Nous arrivons à Bagan, zone archéologique de 42 km2. Il s'agit d'une plaine arride dans laquelle furent érigés plus de 4000 temples entre le XIe et le XIIIe siècle. Plus de 3000 sont encore debout aujourd'hui. Cet endroit magique se visite surtout en carriole à cheval ou à vélo.
La carriole numéro 178 nous emmène sur des chemins de terre à la découverte des principaux temples. Nous sommes seuls. Nous visitons ces merveilles architecturales, parfois guidés par le maître des clés.  L'un d'eux, un jeune homme simplement vêtu d'un sarong, est fier de nous conduire à travers un dédalle de couloirs et d'escaliers sombres jusqu'à la terrasse principale. Il nous faut nous plier.  Le spectacle de la haut est à couper le souffle. Le jeune homme, pour nous impressionner, grimpe pieds nus au sommet du temple. Dans une autre pagode, nous prenons le temps d'admirer les peintures murales représentant Buddha. Des enfants, voulant nous vendre quelques souvenirs "pas chers" nous suivent et commentent les statues de Buddha. Une petite fille nous dit qu'elle va nous montrer la statue du petit Buddha qui dort. Au détour d'un couloir et alors qu'elle aperçoit un autochtone endormi, elle s'écrie malicieuse : "petit buddha qui dort"! La statue est autrement plus belle. Nous remontons en carriole direction le fleuve Ayeyarwady. Nous embarquons sur un "long boat" pour nous imprégner de la vie du fleuve et approcher ces villages de pêcheurs disséminés sur quelques bancs de sable. La misère est palpable. Des enfants cachés derrière des filets de pêche nous crient des "hello", comme inconscients de la vie qui se joue ici.  Des barges passent à un rythme peu soutenu. Deux hommes postés à l'avant sondent à l'aide de tiges de bambous peintes en rouge et blanc la profondeur du fleuve. Quelques petites navettes en bois dans lesquelles s'entassent moines et vélos font la liaison entre les deux berges. Le temps paraît s'etre arrêté à Bagan. Une chose est sûre. Si le pays venait à changer de régime dans les années à venir sous la pression internationale, il s'ouvrirait alors au tourisme. C'est peut-être les dernières années pour découvrir le Myanmar dans ces conditions de solitude.

Le lendemain nous avons prévu d'aller au Mont Popa à une cinquantaine de kilomètres de Bagan. Nous nous sommes entendus avec un homme posté avec sa petite voiture pick up bleue devant le porche de l'hôtel pour un départ à 9 heures. Quand nous sortons de l'hôtel c'est comme si tout les habitants du village que nous avions croisés la veille s'étaient donnés rendez-vous pour nous saluer et nous proposer leurs services. Nous sommes en famille. L'homme à la voiture est venu avec son neveu, un "good driver". Ce n'est pas en lui que nous n'avons pas confiance mais en sa voiture Playmobile. Une Mazda, modèle inconnu. Les deux hommes prennent place sur des sièges en bois à l'avant de la voiture tandis que nous nous faisons face à l'arrière dans des conditions similaires. Nos jambes se touchent. Le voyage promet d'être épique. La voiture pétarade et file à 40km/h. Nous pensons que son moteur ne tiendra jamais, surtout lorsque nous finissons par aborder en première des lacets de montagne. A moins que ce ne soient les roues vu l'état des routes. Petite frayeur en haut d'une côte. Ce n'est finalement qu'un changement de bidon d'essence dans lequel le conducteur replonge sans tarder un tuyau transparent. Des jeunes passant dans un taxi collectif plus rapide nous jettent de l'eau, pour rire.
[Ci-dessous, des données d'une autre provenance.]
## src/llcd_pkg.sv

```systemverilog
package llcd_pkg;

  // Request operation codes.
  localparam logic [2:0] OP_SPAWN    = 3'd0;
  localparam logic [2:0] OP_RUN      = 3'd1;
  localparam logic [2:0] OP_SLEEP    = 3'd2;
  localparam logic [2:0] OP_SHUTDOWN = 3'd3;
  localparam logic [2:0] OP_SIZE     = 3'd4;

  // Result status codes.
  localparam logic [1:0] ST_OK    = 2'd0;
  localparam logic [1:0] ST_FAIL  = 2'd1;
  localparam logic [1:0] ST_EMPTY = 2'd2;

  // Result limit for one request and the width of its counter.
  localparam int MAX_RESULTS = 64;
  localparam int K_W         = 7;
  localparam int NC_W        = 4;

  // Core address selects for the per-core state port.
  localparam logic [1:0] SEL_CID  = 2'd0;
  localparam logic [1:0] SEL_SCAN = 2'd1;
  localparam logic [1:0] SEL_BEST = 2'd2;
  localparam logic [1:0] SEL_CUR  = 2'd3;

  // Result core field sources.
  localparam logic [1:0] CORE_NONE = 2'd0;
  localparam logic [1:0] CORE_CID  = 2'd1;
  localparam logic [1:0] CORE_BEST = 2'd2;
  localparam logic [1:0] CORE_CUR  = 2'd3;

  // Result task field sources.
  localparam logic [1:0] TASK_NONE  = 2'd0;
  localparam logic [1:0] TASK_TID   = 2'd1;
  localparam logic [1:0] TASK_RDATA = 2'd2;

  // Commands from the controller to the datapath.
  typedef struct packed {
    logic       latch_in;
    logic [1:0] caddr_sel;
    logic       rd_en;
    logic       rd_rear;
    logic       scan_start;
    logic       scan_step;
    logic       pop_front;
    logic       pop_rear;
    logic       push;
    logic       push_rdata;
    logic       tot_inc;
    logic       tot_dec;
    logic       cur_start;
    logic       cur_inc;
    logic       k_inc;
    logic       rem_cap;
    logic       emit;
    logic [1:0] em_st;
    logic [1:0] em_core;
    logic [1:0] em_task;
    logic       em_cnt;
    logic       em_last;
  } dp_cmd_t;

  // Status from the datapath to the controller.
  typedef struct packed {
    logic [2:0] op;
    logic       tid_zero;
    logic       nc_zero;
    logic       nc_lt2;
    logic       cid_bad;
    logic       cnt_zero;
    logic       scan_done;
    logic       best_full;
    logic       rem_zero;
    logic       out_free;
    logic       total_zero;
    logic       total_one;
    logic       k_last;
    logic       k_full;
  } dp_stat_t;

endpackage

```

## src/least_loaded_core_task_dispatcher.sv

```systemverilog
// Channel    Direction  Handshake           Payload
// request    in         in_valid/in_stall   op, task_id, core_id
// result     out        out_valid/out_stall status, core_num, task_num, task_count, last
// config     in         cfg_write           cfg_data (num_cores)
//
// Size query and bad requests answer from the decode state; run reads the task, then answers.
// Spawn answers after the one-core-per-cycle load search.
// Sleep runs one load search per moved task.
// Shutdown deletes each task in turn and passes over empty cores.
// Reset (rst, synchronous) clears all queues and num_cores; no clearing pass.
// A stalled result holds the block at its next result until the stalled one is taken.
module least_loaded_core_task_dispatcher #(
  parameter int CORES = 8,
  parameter int DEPTH = 8
) (
  input  logic        clk,
  input  logic        rst,
  input  logic        in_valid,
  output logic        in_stall,
  input  logic [2:0]  op,
  input  logic [15:0] task_id,
  input  logic [3:0]  core_id,
  output logic        out_valid,
  input  logic        out_stall,
  output logic [1:0]  status,
  output logic [2:0]  core_num,
  output logic [15:0] task_num,
  output logic [3:0]  task_count,
  output logic        last,
  input  logic        cfg_write,
  input  logic [3:0]  cfg_data
);

  llcd_pkg::dp_cmd_t  cmd;
  llcd_pkg::dp_stat_t stat;

  // Sequencer for each request.
  llcd_ctrl u_ctrl (
    .clk      (clk),
    .rst      (rst),
    .in_valid (in_valid),
    .in_stall (in_stall),
    .stat     (stat),
    .cmd      (cmd)
  );

  // Queues, task store, load search and result register.
  llcd_datapath #(
    .CORES (CORES),
    .DEPTH (DEPTH)
  ) u_dp (
    .clk        (clk),
    .rst        (rst),
    .cmd        (cmd),
    .stat       (stat),
    .op         (op),
    .task_id    (task_id),
    .core_id    (core_id),
    .cfg_write  (cfg_write),
    .cfg_data   (cfg_data),
    .out_valid  (out_valid),
    .out_stall  (out_stall),
    .status     (status),
    .core_num   (core_num),
    .task_num   (task_num),
    .task_count (task_count),
    .last       (last)
  );

endmodule

```

## src/llcd_ctrl.sv

```systemverilog
module llcd_ctrl (
  input  logic               clk,
  input  logic               rst,
  input  logic               in_valid,
  output logic               in_stall,
  input  llcd_pkg::dp_stat_t stat,
  output llcd_pkg::dp_cmd_t  cmd
);

  localparam logic [3:0] S_IDLE = 4'd0;
  localparam logic [3:0] S_DEC  = 4'd1;
  localparam logic [3:0] S_SCAN = 4'd2;
  localparam logic [3:0] S_SCD  = 4'd3;
  localparam logic [3:0] S_MV   = 4'd4;
  localparam logic [3:0] S_PUSH = 4'd5;
  localparam logic [3:0] S_RUN  = 4'd6;
  localparam logic [3:0] S_SDC  = 4'd7;
  localparam logic [3:0] S_SDP  = 4'd8;

  logic [3:0] state;
  logic [3:0] state_next;
  logic       mv_last;
  logic       sd_last;

  assign in_stall = (state != S_IDLE);
  assign mv_last  = stat.rem_zero || stat.k_last;
  assign sd_last  = stat.total_one || stat.k_last;

  // State register.
  always_ff @(posedge clk) begin
    if (rst) begin
      state <= S_IDLE;
    end else begin
      state <= state_next;
    end
  end

  // Next state and datapath commands.
  always_comb begin
    cmd        = '0;
    state_next = state;
    case (state)
      S_IDLE: begin
        if (in_valid) begin
          cmd.latch_in = 1'b1;
          state_next   = S_DEC;
        end
      end

      S_DEC: begin
        cmd.caddr_sel = llcd_pkg::SEL_CID;
        cmd.em_last   = 1'b1;
        if (stat.out_free) begin
          case (stat.op)
            llcd_pkg::OP_SPAWN: begin
              if (stat.tid_zero || stat.nc_zero) begin
                cmd.emit   = 1'b1;
                cmd.em_st  = llcd_pkg::ST_FAIL;
                state_next = S_IDLE;
              end else begin
                cmd.scan_start = 1'b1;
                state_next     = S_SCAN;
              end
            end
            llcd_pkg::OP_RUN: begin
              if (stat.cid_bad) begin
                cmd.emit   = 1'b1;
                cmd.em_st  = llcd_pkg::ST_FAIL;
                state_next = S_IDLE;
              end else if (stat.cnt_zero) begin
                cmd.emit    = 1'b1;
                cmd.em_st   = llcd_pkg::ST_EMPTY;
                cmd.em_core = llcd_pkg::CORE_CID;
                state_next  = S_IDLE;
              end else begin
                cmd.rd_en  = 1'b1;
                state_next = S_RUN;
              end
            end
            llcd_pkg::OP_SLEEP: begin
              if (stat.cid_bad) begin
                cmd.emit   = 1'b1;
                cmd.em_st  = llcd_pkg::ST_FAIL;
                state_next = S_IDLE;
              end else if (stat.cnt_zero) begin
                cmd.emit    = 1'b1;
                cmd.em_st   = llcd_pkg::ST_EMPTY;
                cmd.em_core = llcd_pkg::CORE_CID;
                state_next  = S_IDLE;
              end else if (stat.nc_lt2) begin
                cmd.emit    = 1'b1;
                cmd.em_st   = llcd_pkg::ST_FAIL;
                cmd.em_core = llcd_pkg::CORE_CID;
                state_next  = S_IDLE;
              end else begin
                cmd.scan_start = 1'b1;
                state_next     = S_SCAN;
              end
            end
            llcd_pkg::OP_SHUTDOWN: begin
              if (stat.total_zero) begin
                cmd.emit   = 1'b1;
                cmd.em_st  = llcd_pkg::ST_EMPTY;
                state_next = S_IDLE;
              end else begin
                cmd.cur_start = 1'b1;
                state_next    = S_SDC;
              end
            end
            llcd_pkg::OP_SIZE: begin
              cmd.emit   = 1'b1;
              state_next = S_IDLE;
              if (stat.cid_bad) begin
                cmd.em_st = llcd_pkg::ST_FAIL;
              end else begin
                cmd.em_st   = llcd_pkg::ST_OK;
                cmd.em_core = llcd_pkg::CORE_CID;
                cmd.em_cnt  = 1'b1;
              end
            end
            default: begin
              cmd.emit   = 1'b1;
              cmd.em_st  = llcd_pkg::ST_FAIL;
              state_next = S_IDLE;
            end
          endcase
        end
      end

      // One core per cycle through the least-loaded search.
      S_SCAN: begin
        cmd.caddr_sel = llcd_pkg::SEL_SCAN;
        cmd.scan_step = 1'b1;
        if (stat.scan_done) begin
          state_next = S_SCD;
        end
      end

      S_SCD: begin
        if (stat.op == llcd_pkg::OP_SPAWN) begin
          cmd.caddr_sel = llcd_pkg::SEL_BEST;
          cmd.em_core   = llcd_pkg::CORE_BEST;
          cmd.em_task   = llcd_pkg::TASK_TID;
          cmd.em_last   = 1'b1;
          if (stat.out_free) begin
            cmd.emit   = 1'b1;
            state_next = S_IDLE;
            if (stat.best_full) begin
              cmd.em_st = llcd_pkg::ST_FAIL;
            end else begin
              cmd.em_st   = llcd_pkg::ST_OK;
              cmd.push    = 1'b1;
              cmd.tot_inc = 1'b1;
            end
          end
        end else begin
          // Fetch the rear task of the sleeping core.
          cmd.caddr_sel = llcd_pkg::SEL_CID;
          cmd.rd_en     = 1'b1;
          cmd.rd_rear   = 1'b1;
          state_next    = S_MV;
        end
      end

      S_MV: begin
        cmd.caddr_sel = llcd_pkg::SEL_CID;
        if (stat.best_full) begin
          cmd.em_st   = llcd_pkg::ST_FAIL;
          cmd.em_core = llcd_pkg::CORE_BEST;
          cmd.em_task = llcd_pkg::TASK_RDATA;
          cmd.em_last = 1'b1;
          if (stat.out_free) begin
            cmd.emit   = 1'b1;
            state_next = S_IDLE;
          end
        end else begin
          cmd.pop_rear = 1'b1;
          cmd.rem_cap  = 1'b1;
          state_next   = S_PUSH;
        end
      end

      S_PUSH: begin
        cmd.caddr_sel  = llcd_pkg::SEL_BEST;
        cmd.em_st      = llcd_pkg::ST_OK;
        cmd.em_core    = llcd_pkg::CORE_BEST;
        cmd.em_task    = llcd_pkg::TASK_RDATA;
        cmd.em_last    = mv_last;
        if (stat.out_free) begin
          cmd.push       = 1'b1;
          cmd.push_rdata = 1'b1;
          cmd.emit       = 1'b1;
          cmd.k_inc      = 1'b1;
          if (mv_last) begin
            state_next = S_IDLE;
          end else begin
            cmd.scan_start = 1'b1;
            state_next     = S_SCAN;
          end
        end
      end

      S_RUN: begin
        cmd.caddr_sel = llcd_pkg::SEL_CID;
        cmd.em_st     = llcd_pkg::ST_OK;
        cmd.em_core   = llcd_pkg::CORE_CID;
        cmd.em_task   = llcd_pkg::TASK_RDATA;
        cmd.em_last   = 1'b1;
        if (stat.out_free) begin
          cmd.pop_front = 1'b1;
          cmd.tot_dec   = 1'b1;
          cmd.emit      = 1'b1;
          state_next    = S_IDLE;
        end
      end

      // Shutdown: find the next core holding tasks.
      S_SDC: begin
        cmd.caddr_sel = llcd_pkg::SEL_CUR;
        if (stat.cnt_zero) begin
          cmd.cur_inc = 1'b1;
        end else begin
          cmd.rd_en   = 1'b1;
          cmd.rd_rear = 1'b1;
          state_next  = S_SDP;
        end
      end

      // Shutdown: delete the rear task, reported until the limit is reached.
      S_SDP: begin
        cmd.caddr_sel = llcd_pkg::SEL_CUR;
        cmd.em_st     = llcd_pkg::ST_OK;
        cmd.em_core   = llcd_pkg::CORE_CUR;
        cmd.em_task   = llcd_pkg::TASK_RDATA;
        cmd.em_last   = sd_last;
        if (stat.k_full || stat.out_free) begin
          cmd.pop_rear = 1'b1;
          cmd.tot_dec  = 1'b1;
          cmd.emit     = !stat.k_full;
          cmd.k_inc    = !stat.k_full;
          state_next   = stat.total_one ? S_IDLE : S_SDC;
        end
      end

      default: begin
        state_next = S_IDLE;
      end
    endcase
  end

endmodule

```

## src/llcd_datapath.sv

```systemverilog
module llcd_datapath #(
  parameter int CORES = 8,
  parameter int DEPTH = 8
) (
  input  logic               clk,
  input  logic               rst,
  input  llcd_pkg::dp_cmd_t  cmd,
  output llcd_pkg::dp_stat_t stat,
  input  logic [2:0]         op,
  input  logic [15:0]        task_id,
  input  logic [3:0]         core_id,
  input  logic               cfg_write,
  input  logic [3:0]         cfg_data,
  output logic               out_valid,
  input  logic               out_stall,
  output logic [1:0]         status,
  output logic [2:0]         core_num,
  output logic [15:0]        task_num,
  output logic [3:0]         task_count,
  output logic               last
);

  localparam int XW    = $clog2(CORES);
  localparam int PW    = (DEPTH > 1) ? $clog2(DEPTH) : 1;
  localparam int CW    = $clog2(DEPTH + 1);
  localparam int SLOTS = CORES * DEPTH;
  localparam int AW    = (SLOTS > 1) ? $clog2(SLOTS) : 1;
  localparam int TW    = $clog2(SLOTS + 1);

  logic [llcd_pkg::NC_W-1:0] nc;
  logic [2:0]                op_r;
  logic [15:0]               tid_r;
  logic [3:0]                cid_r;
  logic [XW-1:0]             cur;
  logic [XW-1:0]             best;
  logic [CW-1:0]             bestcnt;
  logic                      best_v;
  logic [XW-1:0]             scan_i;
  logic [llcd_pkg::K_W-1:0]  k;
  logic                      rem_zero;
  logic [TW-1:0]             total;
  logic [PW-1:0]             head [CORES];
  logic [PW-1:0]             tail [CORES];
  logic [CW-1:0]             cnt  [CORES];
  logic [15:0]               store [SLOTS];
  logic [15:0]               rdata;

  logic [XW-1:0] craw;
  logic [XW-1:0] caddr;
  logic [CW-1:0] c_cnt;
  logic [PW-1:0] c_head;
  logic [PW-1:0] c_tail;
  logic [PW-1:0] head_inc;
  logic [PW-1:0] tail_inc;
  logic [PW-1:0] tail_dec;
  logic [AW-1:0] rd_addr;
  logic [AW-1:0] wr_addr;
  logic [15:0]   push_data;
  logic          skip_hit;
  logic          out_free;

  // Per-core state port address, held in range for any core count.
  always_comb begin
    case (cmd.caddr_sel)
      llcd_pkg::SEL_CID:  craw = XW'(cid_r);
      llcd_pkg::SEL_SCAN: craw = scan_i;
      llcd_pkg::SEL_BEST: craw = best;
      llcd_pkg::SEL_CUR:  craw = cur;
      default:            craw = '0;
    endcase
    caddr = (32'(craw) < CORES) ? craw : '0;
  end

  assign c_cnt  = cnt[caddr];
  assign c_head = head[caddr];
  assign c_tail = tail[caddr];

  // Circular pointer steps.
  assign head_inc = (32'(c_head) == DEPTH - 1) ? '0 : PW'(32'(c_head) + 1);
  assign tail_inc = (32'(c_tail) == DEPTH - 1) ? '0 : PW'(32'(c_tail) + 1);
  assign tail_dec = (c_tail == '0) ? PW'(DEPTH - 1) : PW'(32'(c_tail) - 1);

  // Slot addresses: core row times depth plus the slot within the row.
  assign rd_addr   = AW'(32'(caddr) * DEPTH + 32'(cmd.rd_rear ? tail_dec : c_head));
  assign wr_addr   = AW'(32'(caddr) * DEPTH + 32'(c_tail));
  assign push_data = cmd.push_rdata ? rdata : tid_r;

  // Task store with registered read.
  always_ff @(posedge clk) begin
    if (cmd.push) begin
      store[wr_addr] <= push_data;
    end
    if (cmd.rd_en) begin
      rdata <= store[rd_addr];
    end
  end

  // Request latch and scratch registers.
  always_ff @(posedge clk) begin
    if (cmd.latch_in) begin
      op_r  <= op;
      tid_r <= task_id;
      cid_r <= core_id;
    end
    if (cmd.rem_cap) begin
      rem_zero <= (32'(c_cnt) == 1);
    end
  end

  assign skip_hit = (op_r == llcd_pkg::OP_SLEEP) && (32'(scan_i) == 32'(cid_r));

  // Control state: configuration, counters, search and per-core queues.
  always_ff @(posedge clk) begin
    if (rst) begin
      nc     <= '0;
      cur    <= '0;
      best   <= '0;
      bestcnt <= '0;
      best_v <= 1'b0;
      scan_i <= '0;
      k      <= '0;
      total  <= '0;
      for (int j = 0; j < CORES; j++) begin
        head[j] <= '0;
        tail[j] <= '0;
        cnt[j]  <= '0;
      end
    end else begin
      if (cfg_write && (nc == '0)) begin
        nc <= (32'(cfg_data) > CORES) ? llcd_pkg::NC_W'(CORES) : cfg_data;
      end
      if (cmd.latch_in) begin
        k <= '0;
      end else if (cmd.k_inc) begin
        k <= k + 1'b1;
      end
      if (cmd.cur_start) begin
        cur <= '0;
      end else if (cmd.cur_inc) begin
        cur <= cur + 1'b1;
      end
      if (cmd.tot_inc) begin
        total <= total + 1'b1;
      end else if (cmd.tot_dec) begin
        total <= total - 1'b1;
      end
      // Least-loaded search, lowest index kept on ties.
      if (cmd.scan_start) begin
        scan_i <= '0;
        best_v <= 1'b0;
      end else if (cmd.scan_step) begin
        if (!skip_hit && (!best_v || (c_cnt < bestcnt))) begin
          best    <= scan_i;
          bestcnt <= c_cnt;
          best_v  <= 1'b1;
        end
        scan_i <= scan_i + 1'b1;
      end
      if (cmd.pop_front) begin
        head[caddr] <= head_inc;
        cnt[caddr]  <= c_cnt - 1'b1;
      end
      if (cmd.pop_rear) begin
        tail[caddr] <= tail_dec;
        cnt[caddr]  <= c_cnt - 1'b1;
      end
      if (cmd.push) begin
        tail[caddr] <= tail_inc;
        cnt[caddr]  <= c_cnt + 1'b1;
      end
    end
  end

  // Output register.
  assign out_free = !out_valid || !out_stall;

  always_ff @(posedge clk) begin
    if (rst) begin
      out_valid <= 1'b0;
    end else if (cmd.emit) begin
      out_valid <= 1'b1;
    end else if (!out_stall) begin
      out_valid <= 1'b0;
    end
  end

  always_ff @(posedge clk) begin
    if (cmd.emit) begin
      status     <= cmd.em_st;
      task_count <= cmd.em_cnt ? 4'(c_cnt) : 4'd0;
      last       <= cmd.em_last;
      case (cmd.em_core)
        llcd_pkg::CORE_CID:  core_num <= 3'(cid_r);
        llcd_pkg::CORE_BEST: core_num <= 3'(best);
        llcd_pkg::CORE_CUR:  core_num <= 3'(cur);
        default:             core_num <= 3'd0;
      endcase
      case (cmd.em_task)
        llcd_pkg::TASK_TID:   task_num <= tid_r;
        llcd_pkg::TASK_RDATA: task_num <= rdata;
        default:              task_num <= 16'd0;
      endcase
    end
  end

  // Status toward the controller.
  always_comb begin
    stat.op         = op_r;
    stat.tid_zero   = (tid_r == 16'd0);
    stat.nc_zero    = (nc == '0);
    stat.nc_lt2     = (32'(nc) < 2);
    stat.cid_bad    = (cid_r >= nc);
    stat.cnt_zero   = (c_cnt == '0);
    stat.scan_done  = (32'(scan_i) + 1 == 32'(nc));
    stat.best_full  = (32'(bestcnt) >= DEPTH);
    stat.rem_zero   = rem_zero;
    stat.out_free   = out_free;
    stat.total_zero = (total == '0);
    stat.total_one  = (32'(total) == 1);
    stat.k_last     = (32'(k) == llcd_pkg::MAX_RESULTS - 1);
    stat.k_full     = (32'(k) == llcd_pkg::MAX_RESULTS);
  end

endmodule

```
Au bout de deux heures, nous arrivons incrédules au mont Popa qui domine la plaine de Myingyan du haut de ses 737 mètres. Au sommet se niche une pagode. Nous grimpons marche par marche entre les vendeurs ambulants. Des singes s'amusent sur les marches. Parfois à faire peur aux touristes et pèlerins en tentant de leur chipper une casquette ou une bouteille d'eau. Le temple n'est finalement pas ce que nous pouvons appeler une prouesse architecturale. La vue est certes belle. Pour quelques dollars et moyenant un don, une plaque avec le nom et la ville du donateur peut être apposée devant un autel. Nous trouvons l'idée drôle. Nous recroisons le groupe de jeunes qui nous avaient lancé de l'eau. Ils nous demandent de prendre des photos avec eux. Nous les sermonons un peu et refusons. Deux allemands se joignent à l'explication et nous échangeons quelques informations sur le voyage. Nous nous quittons presque amis.

Notre chauffeur nous attend. Au bout de quelques kilomètres, il nous fait le coup de la panne. La vraie. Boite "séquentielle" boîte à sardines à 6 rapports cassée. Il soulève le tapis plastique sous ses pieds. Deux tiges disjointes, cela ne semble pas de bonne augure. Sans manifester la moindre émotion, il ouvre le capot et reste évasif. Parcourt une dizaine de mètres sur la route en se frottant la tête, tente de chercher de l'aide. Revient. Nous ne parvenons pas à nous comprendre. Il arrête une voiture et griffonne un mot sur un vieux papier journal qu'il tend au chauffeur. Nous attendons sous un soleil de plomb. Nous décidons finalement de laisser l'homme à sa mécanique et arrêtons les rares voitures qui passent. Soudain, une Jeep verte surgit avec les deux allemands. Nos cris les arrêtent. Ils acceptent de nous reconduire à Bagan. Sauvés. Nous laissons tomber comme une vieille chaussette notre chauffeur et celui d'un mini van qui était venu nous dépanner. La jeep fend l'air. Un temps nous avions renoncés au confort bobo, ça nous apprendra! L'après-midi est plus sereine et c'est à vélo que nous repartons sur les chemins de terre découvrir d'autres temples. La lumière est belle, nous sommes encore seuls. Nous escaladons un temple pour admirer le coucher de soleil sur la plaine. Le vol du lendemain est à 7 heures.


Nous nous posons au Mandalay International Airport. Ils sont tous "internationaux" ces aéroports de campagne même si aucun avion étranger ne s'est jamais posé et que les seules liaisons possibles sont Yangon-Bagan-Heho-Mandalay. En boucle matin et soir.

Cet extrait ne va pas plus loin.